日本IBMは3月25日、z/OS上で動作するメインフレーム向けソフトウェア「CICS」と「IBM WebSphere Application Server」の新バージョンを発表した。

» 2005年03月25日 17時11分 公開
[高橋睦美,ITmedia]

 「メインフレームはSOAの世界でも光を失わない」(日本IBMのWebSphere事業部長、山下晶夫氏)――。

 日本IBMは3月25日、z/OS上で動作するメインフレーム向けオンライントランザクションモニターの新バージョン「CICS Transaction Server for z/OS V.3.1(CICS TS V3.1)」と、アプリケーションサーバ「IBM WebSphere Application Server for z/OS, V6.0.1(WAS for z/OS, V6.0.1)」を発表した。バージョンアップの目玉は、メインフレームの世界とSOA/Webサービスの世界とを連携させる機能を強化した点だ。

 何かと「レガシー」「古い」というイメージで見られがちなメインフレーム。ときにはオープンシステムへの移行が当然のように言われる風潮もあった。

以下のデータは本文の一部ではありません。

==> design.v <==
module cross_correlator(in1, in2, clk, out0, out1, out2, out3, out4);
   input [2:0]in1;
   input [2:0]in2;
   input wire clk;
   output reg [1:0]out0;
   output reg [1:0]out1;
   output reg [1:0]out2;
   output reg [1:0]out3;
   output reg [1:0]out4;
   reg [1:0]hold[5:0];
   integer i = 0;
   integer y = 0;
   integer diffe = 0;
   always @ (posedge clk) begin
      for (i = 0; i < 5; i = i + 1) begin
         if (i < 3) begin
            diffe = 2 - i;
            for (y = 0; y <= i; y = y + 1) begin
               hold[i] = hold[i] + (in1[y] * in2[diffe + y]);
            end
         end else begin
            diffe = i - 2;
            for (y = 0; y < (5 - i); y = y + 1) begin
               hold[i] = hold[i] + (in1[diffe + y] * in2[y]);
            end
         end
      end
      out0 = hold[0];
      out1 = hold[1];
      out2 = hold[2];
      out3 = hold[3];
      out4 = hold[4];
		hold[0] = 1'b0;
		hold[1] = 1'b0;
		hold[2] = 1'b0;
		hold[3] = 1'b0;
		hold[4] = 1'b0;
   end
endmodule
==> run.sh <==
#!/bin/bash
# OpenROAD 26Q1-2900-gdf79404cd8, Yosys 0.63+post, stock flow scripts
make -C /OpenROAD-flow-scripts/flow DESIGN_CONFIG=/design/flow/config.mk WORK_HOME=/design/flow/orfs finish
==> config.mk <==
export PLATFORM = sky130hd
export DESIGN_NAME = cross_correlator
export DESIGN_NICKNAME = cross_correlator
export VERILOG_FILES = /design/flow/design.v
export SDC_FILE = /design/flow/constraint.sdc
export NUM_CORES = 4
export LEC_CHECK = 1
export CORE_AREA = 10 10 70 70
export DIE_AREA = 0 0 80 80
==> constraint.sdc <==
current_design cross_correlator

set clk_period 1.2
set clk_io_pct 0.2

create_clock -name clk0 -period $clk_period [get_ports {clk}]

set non_clock_inputs [all_inputs -no_clocks]
set_input_delay [expr $clk_period * $clk_io_pct] -clock clk0 $non_clock_inputs
set_output_delay [expr $clk_period * $clk_io_pct] -clock clk0 [all_outputs]
==> flow_metrics.env <==
# source this file to load flow results
export IMPL_cp_required_ns=1.33
export IMPL_die_x_um=80
export IMPL_irDropWorstVdd_mv=0.2110
export IMPL_startpoint_type="input port"
export IMPL_ys_ff=8
export IMPL_remaining_drc_errors=0
export IMPL_yosys_cells=23
export IMPL_die_area_um2=6400
export IMPL_hold_class="input port to flop"
export IMPL_end_kind="flop"
export IMPL_finalMaxSlewViolations=0
export IMPL_cts_tree="built"
export IMPL_grt_max_degree=5
export IMPL_tool_warnings=25
export IMPL_synthCells=23
export IMPL_cts_buffers=3
export IMPL_top_area_frac=0.5714
export IMPL_setup_viol=0
export IMPL_drv_cap=0
export IMPL_dr_pass1_iters=2
export IMPL_power_density_nw_per_um2=1135
export IMPL_gp_congestion=0.7085
export IMPL_worstSetupStartpoint="in1[2]"
export IMPL_fin_area_um2=489.2
export IMPL_leakage_nw=0.2305
export IMPL_fin_crit_ns=1.179
export IMPL_clockBufferDepth=2
export IMPL_routedWlPerCell_um=7.651
export IMPL_ys_area_um2=280.3
export IMPL_grt_first_pass_wirelength_um=1014
export IMPL_top_area_cell="dfxtp_1"
export IMPL_path_max_fanout=3
export IMPL_fp_utilization=0.08205
export IMPL_globalRouteOverflowTotal=0
export IMPL_syn_avg_cell_area_um2=12.19
export IMPL_antennaDiodeCount=0
export IMPL_p_total_w=0.0005551
export IMPL_postPlaceCellArea_um2=474.2
export IMPL_hold_viol_final=0
export IMPL_root_buffer="clkbuf_4"
export IMPL_clock_fmax_ghz=0.8483
export IMPL_clock_sinks=8
export IMPL_grt_pass1_vias=230
export IMPL_cp_data_arrival_time_ns=1.31
export IMPL_synthDistinctLibCells=6
export IMPL_core_area_um2=3416
export IMPL_status="complete, no violations"
export IMPL_top_cells_by_area="dfxtp_1 57%, and2_1 20%, ha_1 8.9%"
export IMPL_drt_wl_total_um=658
export IMPL_post_dp_hpwl_um=588.7
export IMPL_cts_max_level=1
export IMPL_drt_vias_per_instance=2.326
export IMPL_drive_gt1_frac=0.1000
export IMPL_syn2layout_area_growth_pct=74.55
export IMPL_grt_setup_unrepaired="no"
export IMPL_track_usage=0.01977
export IMPL_pin_count=17
export IMPL_std_cell_rows=21
export IMPL_ant_nets=0
export IMPL_postCtsSetupBuffers=0
export IMPL_clk_pin_slew_ns=0.06
export IMPL_cp_endpoint="out2[0]$_DFF_P_"
export IMPL_syn_area_um2=280.3
export IMPL_crit_type="input port to flop"
export IMPL_die_h_um=80
export IMPL_postSynthSeqShare=0.5714
export IMPL_vias=200
export IMPL_antenna_found_initial=0
export IMPL_period_used=0.9824
export IMPL_drt_iter0_drc=4
export IMPL_ys_warn_count=2
export IMPL_port_buffers=14
==> state kept, by name, indices dropped and copies added (netlist names) <==
name and flops:
out2 2, out1 2, out4 1, out0 1, out3 2
==> synthesized netlist by cell type <==
library cell and count:
buf_4 2, dfxtp_1 8, and2_1 9, ha_1 2
fa_1 1, conb_1 1
==> timing repair <==
| action | 4_1_cts | 5_1_grt |
|---|---|---|
| gates resized | 8 | 1 |
| pin swaps | 0 | 0 |
| endpoints found under the setup margin | 8 | 1 |
| hold buffers | 0 | 0 |
==> final cells by class <==
cell class	count	area [µm²]
Timing Repair Buffer	15	140.1
Sequential cell	8	160.2
Clock buffer	3	22.52
Multi-Input combinational cell	14	108.9
Fill cell	390	2927
Tap cell	46	57.56
==> stage by stage <==
| step | utilization | TNS, ns | instances | hold WS [ns] | setup slack [ns] |
|---|---|---|---|---|---|
| after floorplan | - | 0 | 24 | 0.3617 | 0.2270 |
| after global placement | 0.1388 | -0.5695 | 83 | 0.8848 | -0.2336 |
| after detailed placement | 0.1388 | -0.5956 | 83 | 0.8830 | -0.2389 |
| after CTS | 0.1425 | 0 | 86 | 0.6181 | 0.02842 |
| after global routing | 0.1432 | 0 | 86 | 0.3063 | 0.01109 |
| final | 0.1432 | 0 | 86 | 0.2787 | 0.02118 |
==> critical path: stages <==
cell,delay (ns)
clkdlybuf4s50_1,0.50
and2_1,0.16
fa_1,0.41
==> worst min path at each step <==
stage / slack [ns] / endpoint / startpoint / cells past startpoint
final: 0.28 / out0[0]$_DFF_P_ / in2[2] / 2
after global routing: 0.31 / out0[0]$_DFF_P_ / in2[2] / 2
after CTS: 0.62 / out4[0]$_DFF_P_ / in2[0] / 2
==> logic make-up (layout without fill, tap and decap cells) <==
kind of cell	Yosys count	after routing	synth area share
simple gates	9	9	0.2009
other cells	1	2	0.01338
flops	8	8	0.5714
fa+ha+maj	3	3	0.1607
buf+inv	2	18	0.05356
==> where the power goes <==
part	internal (W)	switching, W
registers	0.000286	0.00000394
clock network	0.000114	0.0000848
logic	0.0000477	0.0000189
==> placed cells by master, fill, tap and decap left out <==
cell	count
clkbuf_4	3
fa_1	1
conb_1	2
dlygate4sd2_1	8
buf_4	1
ha_1	2
clkdlybuf4s50_1	5
dfxtp_1	8
dlymetal6s2s_1	1
and2_1	9
==> routing by layer <==
layer,share of wire,up-vias,GRT usage
met5,0,-,0
met1,0.32,90,0.01682
met4,0.029,0,0.01056
li1,-,100,-
met3,0.094,2,0.006818
met2,0.56,8,0.03852
Power is estimated from default activity; no workload was simulated.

 しかし「(オープン系で)ホストと同程度の性能を出そうと設計すると、実はすごく高くつくし、トータルの管理コストもかさむ」(山下氏)。ここ10年来、「なくなる、なくなる」と言われてきたメインフレームだが、実際には消え去っていないどころか、「しばらく止まっていたホストへの投資だが、最近になって増加傾向が見られる。ホストの見直し、復権を肌で感じる」(同氏)という。

山下氏 「実はSOAは何も新しいものではなく、昔からあった普遍的な概念」とし、ただのブームには終わらないだろうと予測した山下氏

 一方で、企業を取り巻く環境が激変しているのも事実。新たなサービスへの要求が高まり、より柔軟にビジネスロジックを組み替えたいというニーズが浮上している。これを可能にするのがSOAという考え方だ。「既存の資産を有効に活用し、自由に組み替えながら利用したい」という要求に応え、COBOLなどをベースにした既存のアプリケーションから必要なサービスを切り出し、コンポーネント化して提供できるようにするという。

 ただ、これまではアプリケーションをWebサービス化する部分を、顧客が独自に生成する必要があった。これに対しCICS TS V3.1では、言語構造体からWSDLを作成したり、逆にWSDLから構造体を生成するユーティリティが提供される。これにより、レガシーアプリケーションとWebサービスの間の連携を、より少ない手間とコストで実現できるという。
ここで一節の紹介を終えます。